Als eerste grote opdracht kreeg Ann Demeester de organisatie van de Poëziezomer van Watou. “Ik moest heel veel praktisch regelen en ook met de kunstenaars samenwerken. Een verrijking. Jan was heel streng, maar herkende vlug de sterktes en zwaktes van zijn medewerkers. Hij zag in iedereen zijn of haar kwaliteiten en gebruikte die dan ook. Jan Hoet heeft me voor een deel gevormd. Ik was wel de meest rebelse van de groep. Wij waren als het ware het leger van Jan Hoet. Bij hem heb ik geleerd om fel voor mijn eigen mening te gaan. Ik kreeg dan wel de volle laag, maar als je niet tegen hem inging, vond hij je een watje”, lacht Ann.

Na anderhalf jaar SMAK stuurde Jan Hoet haar naar Heiford in Duitsland. “Ik moest er een nieuw museum uit de grond stampen. Daar heb ik het museumbedrijf geleerd. Heel spannend, ik was een soort missionaris”, weet Ann Demeester nog.

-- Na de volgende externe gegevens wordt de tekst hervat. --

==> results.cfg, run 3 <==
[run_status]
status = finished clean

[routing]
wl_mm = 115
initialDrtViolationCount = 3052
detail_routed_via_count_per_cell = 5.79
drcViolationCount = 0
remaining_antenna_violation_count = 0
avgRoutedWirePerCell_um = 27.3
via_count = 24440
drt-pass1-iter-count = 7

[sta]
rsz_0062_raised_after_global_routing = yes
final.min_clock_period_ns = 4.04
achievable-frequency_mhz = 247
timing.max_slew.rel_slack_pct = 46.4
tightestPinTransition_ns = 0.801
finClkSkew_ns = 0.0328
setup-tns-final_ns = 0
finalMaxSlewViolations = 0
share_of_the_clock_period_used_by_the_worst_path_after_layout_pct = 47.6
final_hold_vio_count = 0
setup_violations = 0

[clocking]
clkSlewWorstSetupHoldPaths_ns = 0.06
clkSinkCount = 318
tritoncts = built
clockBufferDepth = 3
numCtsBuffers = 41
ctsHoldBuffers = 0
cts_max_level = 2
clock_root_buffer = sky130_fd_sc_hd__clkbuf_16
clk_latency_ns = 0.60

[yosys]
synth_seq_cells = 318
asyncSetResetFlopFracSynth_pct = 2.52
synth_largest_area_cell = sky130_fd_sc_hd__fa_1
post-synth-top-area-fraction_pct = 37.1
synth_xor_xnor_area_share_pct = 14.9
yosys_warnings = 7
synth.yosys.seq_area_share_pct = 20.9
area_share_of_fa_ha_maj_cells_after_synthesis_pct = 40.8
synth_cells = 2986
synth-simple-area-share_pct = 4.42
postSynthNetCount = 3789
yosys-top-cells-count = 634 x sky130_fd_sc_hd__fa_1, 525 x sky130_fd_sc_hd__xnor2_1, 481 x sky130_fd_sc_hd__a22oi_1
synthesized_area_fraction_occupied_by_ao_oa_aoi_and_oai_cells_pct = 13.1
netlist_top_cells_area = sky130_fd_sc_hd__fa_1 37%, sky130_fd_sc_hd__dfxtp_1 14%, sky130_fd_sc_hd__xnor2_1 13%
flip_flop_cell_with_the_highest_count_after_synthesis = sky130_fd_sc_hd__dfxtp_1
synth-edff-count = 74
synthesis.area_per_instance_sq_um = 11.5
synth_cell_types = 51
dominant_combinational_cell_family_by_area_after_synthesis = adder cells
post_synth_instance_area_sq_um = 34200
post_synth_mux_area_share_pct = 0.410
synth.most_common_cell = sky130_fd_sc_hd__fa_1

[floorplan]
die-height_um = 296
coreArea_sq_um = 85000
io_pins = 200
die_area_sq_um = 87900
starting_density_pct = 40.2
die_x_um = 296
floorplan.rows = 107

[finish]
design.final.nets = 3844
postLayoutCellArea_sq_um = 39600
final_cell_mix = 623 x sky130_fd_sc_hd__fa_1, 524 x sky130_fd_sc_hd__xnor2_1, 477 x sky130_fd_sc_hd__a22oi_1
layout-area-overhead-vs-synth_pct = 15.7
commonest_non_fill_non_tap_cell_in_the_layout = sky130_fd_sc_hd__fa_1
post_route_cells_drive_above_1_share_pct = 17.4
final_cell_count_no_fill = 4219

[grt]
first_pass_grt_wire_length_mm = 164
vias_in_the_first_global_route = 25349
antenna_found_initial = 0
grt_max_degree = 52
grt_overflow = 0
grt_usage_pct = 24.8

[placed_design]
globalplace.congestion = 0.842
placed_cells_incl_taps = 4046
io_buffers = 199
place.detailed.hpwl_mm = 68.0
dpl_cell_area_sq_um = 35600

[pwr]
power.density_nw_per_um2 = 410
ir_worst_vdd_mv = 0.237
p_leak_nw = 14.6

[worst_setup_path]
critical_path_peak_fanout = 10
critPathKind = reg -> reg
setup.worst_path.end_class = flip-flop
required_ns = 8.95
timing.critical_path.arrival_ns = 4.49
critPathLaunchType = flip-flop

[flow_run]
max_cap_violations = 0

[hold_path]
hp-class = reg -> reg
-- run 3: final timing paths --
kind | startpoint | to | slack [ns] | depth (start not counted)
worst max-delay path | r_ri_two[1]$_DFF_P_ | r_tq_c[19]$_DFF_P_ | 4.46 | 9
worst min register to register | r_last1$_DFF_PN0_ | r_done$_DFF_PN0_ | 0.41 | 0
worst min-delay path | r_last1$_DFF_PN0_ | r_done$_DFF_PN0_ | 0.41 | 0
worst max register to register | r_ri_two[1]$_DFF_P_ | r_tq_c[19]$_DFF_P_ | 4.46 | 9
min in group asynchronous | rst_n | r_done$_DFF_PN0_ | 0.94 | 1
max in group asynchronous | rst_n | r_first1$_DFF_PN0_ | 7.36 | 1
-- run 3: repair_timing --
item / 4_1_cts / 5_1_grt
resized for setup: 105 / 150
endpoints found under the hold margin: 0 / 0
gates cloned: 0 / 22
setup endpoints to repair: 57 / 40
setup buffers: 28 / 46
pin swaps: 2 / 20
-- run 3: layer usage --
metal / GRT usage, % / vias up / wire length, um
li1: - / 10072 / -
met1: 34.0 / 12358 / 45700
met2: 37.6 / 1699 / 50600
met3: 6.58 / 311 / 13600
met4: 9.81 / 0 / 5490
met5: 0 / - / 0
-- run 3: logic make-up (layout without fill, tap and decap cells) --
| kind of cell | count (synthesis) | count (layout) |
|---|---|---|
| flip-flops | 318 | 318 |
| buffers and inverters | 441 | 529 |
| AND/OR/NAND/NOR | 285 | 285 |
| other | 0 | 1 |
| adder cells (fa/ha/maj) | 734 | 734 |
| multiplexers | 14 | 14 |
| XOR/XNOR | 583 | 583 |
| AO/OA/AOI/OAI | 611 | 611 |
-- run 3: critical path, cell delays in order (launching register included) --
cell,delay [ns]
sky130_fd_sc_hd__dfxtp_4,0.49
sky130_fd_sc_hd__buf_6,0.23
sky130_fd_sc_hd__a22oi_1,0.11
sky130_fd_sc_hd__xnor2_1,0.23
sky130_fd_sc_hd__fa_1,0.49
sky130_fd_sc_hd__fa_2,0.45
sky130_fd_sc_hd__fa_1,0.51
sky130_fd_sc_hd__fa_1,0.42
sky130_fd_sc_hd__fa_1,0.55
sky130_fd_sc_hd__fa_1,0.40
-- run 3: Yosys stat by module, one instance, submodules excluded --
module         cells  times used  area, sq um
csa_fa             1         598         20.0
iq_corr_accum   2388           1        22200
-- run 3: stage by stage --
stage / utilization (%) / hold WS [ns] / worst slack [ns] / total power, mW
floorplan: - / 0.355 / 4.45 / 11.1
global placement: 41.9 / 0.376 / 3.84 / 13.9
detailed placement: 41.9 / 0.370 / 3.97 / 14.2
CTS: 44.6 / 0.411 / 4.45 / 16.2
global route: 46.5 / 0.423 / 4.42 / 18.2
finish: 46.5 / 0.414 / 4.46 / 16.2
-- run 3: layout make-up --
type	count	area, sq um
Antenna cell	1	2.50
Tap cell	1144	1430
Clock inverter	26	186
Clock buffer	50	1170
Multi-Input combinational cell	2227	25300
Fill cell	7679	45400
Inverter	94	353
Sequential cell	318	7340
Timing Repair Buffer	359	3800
Context: an optimization exercise on an open-source flow, tuned for a short achievable clock period and few clock cycles. The choices shown serve that exercise and are no tape-out recipe. At most, simulation tests tie the RTL to the original design; equivalence was not proved. Power figures rest on the tool's default switching activity, not on a simulated workload.

==> flow/design.v (excerpt) <==
module cpu_core (
	input  logic                  clk,
	input  logic                  rst,
	output cpu_isa_pkg::word_t    pc,
	output logic                  inst_req_valid,
	input  logic                  inst_req_ready,
	input  cpu_isa_pkg::word_t    instruction,
	input  logic                  inst_valid,
	output logic                  inst_ready,
	output cpu_bus_pkg::mem_req_t mem_req,
	input  logic                  mem_req_ready,
	input  cpu_isa_pkg::word_t    read_data,
	input  logic                  read_data_valid,
	output logic                  read_data_ready,
	output cpu_bus_pkg::retire_t  retire
);
Size in the first run: ~8000 cells after synthesis, about 3000 flip-flops, about 130000 sq um of cells after synthesis.
==> flow/config.mk <==
export PLATFORM = sky130hd
export DESIGN_NAME = cpu_core
export DESIGN_NICKNAME = cpu_core
export VERILOG_FILES = /design/flow/design.v
export SDC_FILE = /design/flow/constraint.sdc
export NUM_CORES = 4
export LEC_CHECK = 0
export CAP_MARGIN = 20
export CORE_MARGIN = 2
export CORE_UTILIZATION = 40
export SLEW_MARGIN = 20
==> flow/constraint.sdc <==
create_clock -name core_clock -period 10.0 [get_ports {clk}]
set_input_delay 2.0000 -clock core_clock [delete_from_list [all_inputs] [get_ports {clk}]]
set_output_delay 2.0000 -clock core_clock [all_outputs]
set_load 0.01 [all_outputs]
standard.sh (not shown) runs the stock make flow with config.mk's settings and CLKGATE_MAP_FILE= SYNTH_SCRIPT=/design/flow/synth_recipe.tcl, a recipe that flattens the netlist after the stock synthesis.
==> flow/flow/run.sh <==
#!/bin/bash
# Standard layout (the standard.sh), with timing repair aimed below the 10 ns
# constraint so that the achieved period shrinks. The SDC is not changed.
set -euo pipefail
MARGIN=$(cat flow/margin.txt)
TNS=$(cat flow/tns.txt)
bash standard.sh SETUP_SLACK_MARGIN=$MARGIN TNS_END_PERCENT=$TNS finish > standard_make.log 2>&1
==> flow/flow/margin.txt <==
7
==> flow/flow/tns.txt <==
10
The baseline finished with timing, DRC and antenna clean.
Rerun with:
==> flow/run.sh (new file) <==
#!/bin/bash
# synth_recipe.tcl (not shown) runs the flow's synth.tcl, then flattens the netlist and writes it again
# the make line also repeats each setting of config.mk as NAME=value (left out here)
make -C /OpenROAD-flow-scripts/flow DESIGN_CONFIG=/design/flow/config.mk WORK_HOME=/design/flow/orfs CLKGATE_MAP_FILE= SYNTH_SCRIPT=/design/flow/synth_recipe.tcl finish
SETUP_SLACK_MARGIN = 5   (was unset)
TNS_END_PERCENT = 10   (was unset)
removed: flow/flow/run.sh
removed: flow/flow/margin.txt
removed: flow/flow/tns.txt
removed: flow/standard.sh
Outcome:
- clock power barely changes
- worst setup slack loses 0.70 ns
- die area is unchanged
- count of clock-buffer cells in the layout is unchanged
- clock skew decreases by 0.0068 ns
- hold slack hardly moves
- final cell count came out lower by a few percent
- power went down by roughly a tenth
- cell area shrinks by a few percent
- maximum frequency falls by roughly a tenth
No functional check of the RTL was part of any run of this note.

---

Another version of the RTL of cpu_core (not shown whole).
For scale: about 9600 cells after synthesis, roughly 2800 flip-flops, ~250 I/O pins.
export LEC_CHECK = 0
export CAP_MARGIN = 20
export CORE_MARGIN = 2
export CORE_UTILIZATION = 40
export SLEW_MARGIN = 20
create_clock -name core_clock -period 10.0 [get_ports {clk}]
==> flow/flow/run.sh <==
#!/bin/bash
# Standard layout (the standard.sh), with timing repair aimed below the 10 ns
# constraint so that the achieved period shrinks, and plain buffers (not delay
# cells) on the ports. The SDC is not changed.
set -euo pipefail
MARGIN=$(cat flow/margin.txt)
TNS=$(cat flow/tns.txt)
bash standard.sh SETUP_SLACK_MARGIN=$MARGIN TNS_END_PERCENT=$TNS \
  "BUFFER_PORTS_ARGS=-buffer_cell sky130_fd_sc_hd__buf_4" finish > standard_make.log 2>&1
==> flow/flow/margin.txt <==
7
==> flow/flow/tns.txt <==
10
Testbench counts at the start, summed over its fixed seeds: cycles 13,840.
Then changed:
==> flow/run.sh (new file) <==
#!/bin/bash
# synth_recipe.tcl (not shown) runs the flow's synth.tcl, then flattens the netlist and writes it again
# the make line also repeats each setting of config.mk as NAME=value (left out here)
make -C /OpenROAD-flow-scripts/flow DESIGN_CONFIG=/design/flow/config.mk WORK_HOME=/design/flow/orfs CLKGATE_MAP_FILE= SYNTH_SCRIPT=/design/flow/synth_recipe.tcl finish
--- a/flow/config.mk
+++ b/flow/config.mk
@@ -10,0 +11 @@
+export SETUP_SLACK_MARGIN = 5
@@ -11,0 +13 @@
+export TNS_END_PERCENT = 10
removed: flow/flow/run.sh
removed: flow/flow/margin.txt
removed: flow/flow/tns.txt
removed: flow/standard.sh
The changed run completed with no timing, DRC or antenna violations.
Synthesized area is unchanged.
Total power decreases by a few percent.
Clock power hardly moves.
Non-clock buffer count decreases by 585.
Design area decreases by a little under a tenth.
Sequential share of layout area increases by 4.5 points.
Wire length decreases by roughly a tenth.
Register-to-register slack got worse by 1400 ps.
Sequential power hardly moves.

## static timing again, ports no longer ideal
Ports are ideal in the flow. The routed layouts listed here were re-timed in OpenROAD.
Step 1 sets driving cells, clkbuf_16 on the clock port and buf_2 on the other inputs (assumed; they add their load-dependent delay and slew).
Step 2 also shifts input and output timing later by t, the mid clock arrival at the registers, as if the neighbouring blocks saw the same clock.
Three values: ideal ports, drivers, drivers and shift; two values: the first two.
run	t, ns	setup WS [ns]	worst hold slack (ns)	worst register clock-pin slew, ns
the first run of note 1	0.987	5.490 / 5.490 / 5.335	0.365 / 0.365 / 0.365	0.07 / 0.07
the second run of note 1	0.987	4.789 / 4.789 / 4.789	0.368 / 0.368 / 0.368	0.07 / 0.07
the first run of note 2	1.047	6.285 / 6.285 / 5.311	0.411 / 0.411 / 0.411	0.07 / 0.07
the second run of note 2	1.025	4.890 / 4.890 / 3.933	0.408 / 0.408 / 0.408	0.08 / 0.08
After both steps every run listed still meets setup and hold. The setup slack of the first run of note 2, which loses most, moves by 0.000 ns with the drivers and by -0.974 ns with both steps.
Context: an optimization exercise on an open-source flow, tuned for small area, a short achievable clock period and few clock cycles per item. The choices shown serve that exercise and are no tape-out recipe. The RTL was checked by simulation tests, not by an equivalence proof against the original design. Power and IR drop assume default switching activity.

## set_intersection_dedup
module set_intersection_dedup (
  input  logic        clk,
  input  logic        rst,
  input  logic        start,
  output logic        busy,
  input  logic [1:0]  opcode,
  input  logic signed [31:0] value,
  output logic        strobe,
  output logic signed [31:0] common_value,
  output logic        last,
  output logic        none_found,
  output logic        overflow
);
clock: 5.0 ns
lec_check: 0
cap_margin: 20
core_margin: 2
core_utilization: 40
cts_cluster_diameter: 60
cts_cluster_size: 20
setup_slack_margin: 2.6
slew_margin: 40
standard.sh (not shown) runs the stock make flow with config.mk's settings and CLKGATE_MAP_FILE= SYNTH_SCRIPT=/design/flow/synth_recipe.tcl, a recipe that flattens the netlist after the stock synthesis.
==> flow/flow/run.sh <==
#!/bin/bash
# Standard layout; clock tree synthesis gets the sink clustering of config.mk
# (20 sinks, 60 um) and is told not to add dummy loads.
set -o pipefail
export CTS_ARGS="-sink_clustering_enable -repair_clock_nets -sink_clustering_size 20 -sink_clustering_max_diameter 60 -dont_use_dummy_load"
bash standard.sh > standard.log 2>&1
The baseline finished with timing, DRC and antenna clean.
Testbench counts at the start, summed over its fixed seeds: cycles 9,133, runs 256.
==> next run, changes <==
==> flow/run.sh (new file) <==
#!/bin/bash
# synth_recipe.tcl (not shown) runs the flow's synth.tcl, then flattens the netlist and writes it again
# the make line also repeats each setting of config.mk as NAME=value (left out here)
make -C /OpenROAD-flow-scripts/flow DESIGN_CONFIG=/design/flow/config.mk WORK_HOME=/design/flow/orfs CLKGATE_MAP_FILE= SYNTH_SCRIPT=/design/flow/synth_recipe.tcl finish
CTS_CLUSTER_DIAMETER = default   (was 60)
CTS_CLUSTER_SIZE = default   (was 20)
SLEW_MARGIN = 20   (was 40)
removed: flow/flow/run.sh
removed: flow/standard.sh
Final cell count grows by a few percent.
First-iteration DRC count rises by a few percent.
Wire length rose slightly.
Sequential share of layout area decreases by 2.0 points.
Die area is unchanged.
Design area increases by a few percent.
Clock power went up by well over a third.
==> next run, changes <==
==> flow/flow/run.sh (new file) <==
#!/bin/bash
# Standard layout, with clock tree synthesis told not to add dummy loads.
set -o pipefail
export CTS_ARGS="-sink_clustering_enable -repair_clock_nets -dont_use_dummy_load"
bash standard.sh > standard.log 2>&1
==> flow/standard.sh (new file) <==
#!/bin/bash
# synth_recipe.tcl (not shown) runs the flow's synth.tcl, then flattens the netlist and writes it again
# the make line also repeats each setting of config.mk as NAME=value (left out here)
make -C /OpenROAD-flow-scripts/flow DESIGN_CONFIG=/design/flow/config.mk WORK_HOME=/design/flow/orfs CLKGATE_MAP_FILE= SYNTH_SCRIPT=/design/flow/synth_recipe.tcl "${@:-finish}"
removed: flow/run.sh
What happened: The new run passed the timing, DRC and antenna checks. Design area came out lower by 1.9%. Power went down by 7.4%. First-iteration DRC count came out lower by 5.9%. Via count drops by 0.76%. Sequential share of layout area rose by 1.1 points. Area after synthesis does not change. Synthesized cell count stays the same. Fmax went down by 3.2%. Non-clock buffer count does not change. Routed wire length hardly moves. Sequential power is about the same.
==> next run, changes <==
==> flow/run.sh (new file) <==
#!/bin/bash
# synth_recipe.tcl (not shown) runs the flow's synth.tcl, then flattens the netlist and writes it again
# the make line also repeats each setting of config.mk as NAME=value (left out here)
make -C /OpenROAD-flow-scripts/flow DESIGN_CONFIG=/design/flow/config.mk WORK_HOME=/design/flow/orfs CLKGATE_MAP_FILE= SYNTH_SCRIPT=/design/flow/synth_recipe.tcl finish
CTS_CLUSTER_DIAMETER = 60   (was default)
CTS_CLUSTER_SIZE = 20   (was default)
removed: flow/flow/run.sh
removed: flow/standard.sh
What happened:
- register-to-register slack gets worse by 0.03 ns
- synthesized cell count stays the same
- global-route usage barely changes
- non-clock buffer count does not change
- design area is about the same

---

Another version of the RTL of set_intersection_dedup (not shown whole).
For scale: ~7,500 cells after synthesis, ~74 I/O pins, roughly 0.11 mm^2 of cells after synthesis.
clock: 5.0 ns
lec_check: 0
cap_margin: 20
core_margin: 2
core_utilization: 55
setup_slack_margin: 2.6
slew_margin: 20
run.sh (not shown) runs the stock make flow with config.mk's settings and CLKGATE_MAP_FILE= SYNTH_SCRIPT=/design/flow/synth_recipe.tcl, a recipe that flattens the netlist after the stock synthesis.
Stock flow here: none of the scripts above is used.
Testbench counts at the start, summed over its fixed seeds: cycles 9,133, runs 256.
Then changed:
- CORE_UTILIZATION: 55 -> 40
- The changed run passed the timing, DRC and antenna checks
- design area goes up by 1.3%
- routed wire length goes down by 0.53%
- critical path depth goes up by 3
- synthesized area does not change
- global-route usage goes down by 12 points

---

Another version of the RTL of set_intersection_dedup (not shown whole).
For scale: roughly 7500 cells after synthesis, about 2500 flip-flops, ~110000 sq um of cells after synthesis.
## set_intersection_dedup
module set_intersection_dedup (
  input  logic        clk,
  input  logic        rst,
  input  logic        start,
  output logic        busy,
  input  logic [1:0]  opcode,
  input  logic signed [31:0] value,
  output logic        strobe,
  output logic signed [31:0] common_value,
  output logic        last,
  output logic        none_found,
  output logic        overflow
);
  localparam int N = 32;
  localparam int W = 32;
  logic         v1;
  logic [1:0]   op1;
  logic [W-1:0] val1;
  logic         s2_first;    
  logic         s2_second;   
  logic         s2_comp;     
  logic         s2_fk;       
  logic         s2_sk;       
  logic [W-1:0] val2;
  logic [N-1:0] fm2l, fm2h;   
  logic [N-1:0] sm2l, sm2h;   
  logic         eq2;         
  logic         y_newf;      
  logic         y_ins;       
  logic         y_news;      
  logic         y_comp;      
  logic [W-1:0] fmem [N];
  logic [W-1:0] smem [N];
  logic [N-1:0] fvalid;      
  logic [N-1:0] svalid;      
  logic [N-1:0] fhit;
  ...
make LEC_CHECK=0 CAP_MARGIN=20 CORE_MARGIN=2 CORE_UTILIZATION=40 CTS_CLUSTER_DIAMETER=60 CTS_CLUSTER_SIZE=20 SETUP_SLACK_MARGIN=2.6 SLEW_MARGIN=20 finish   # period 5.0 ns
The first run finished clean.
Testbench counts at the start, summed over its fixed seeds: cycles 9,133, runs 256.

Half september 2002 kreeg Ann een aanbieding om in Amsterdam het W139, een kunstenaarscollectief, te leiden. En ze verliet Jan Hoet. “Ik werkte er een kleine vier jaar met jonge kunstenaars. Mijn volgende uitdaging werd De Appel, een instituut met veel geschiedenis en veel mogelijkheden, ook internationaler. Ik was er acht jaar directeur en mocht er jonge tentoonstellingsmakers opleiden. Heel boeiend.”

Nieuwe frisse wind

Op 1 februari 2014 ging Ann Demeester een nieuwe uitdaging aan: ze werd directeur van het Frans Hals Museum in Haarlem. “Dergelijk museum runnen is als een zaak. Ik ben voor 90 procent manager van een bedrijf, ben verantwoordelijk voor het personeel, voor de relatie met de politiek – heel belangrijk om financiën voor het museum binnen te halen – en verantwoordelijk voor het gebouw. Maar alles gaat nog altijd over kunst en samen met mijn conservator beslis ik over aankopen van werken.”

“Frans Hals is een 17de eeuwse kunstenaar uit Haarlem. Hij was wat in de vergeethoek geraakt en werd in de 19de en 20ste eeuw herontdekt. Mijn bedoeling is om hem met vandaag te verbinden, met hedendaagse kunstwerken. Er is in het museum nog veel spannends te doen. Ik wil zeker nog veel bezoekers over de vloer krijgen, want kunst is niet elitair, maar juist voor iedereen beschikbaar.”

“Of dit voor mij een eindstation is? Neen, zeker niet, want in elk museum is soms een nieuwe en frisse wind nodig. Wie weet wat er nog op mijn pad komt?”, besluit Ann Demeester die nog een primeur, zowel voor ons als voor haar mama in petto heeft. “Ik ben onlangs aangesteld als professor kunstgeschiedenis in de universiteit van Nijmegen.”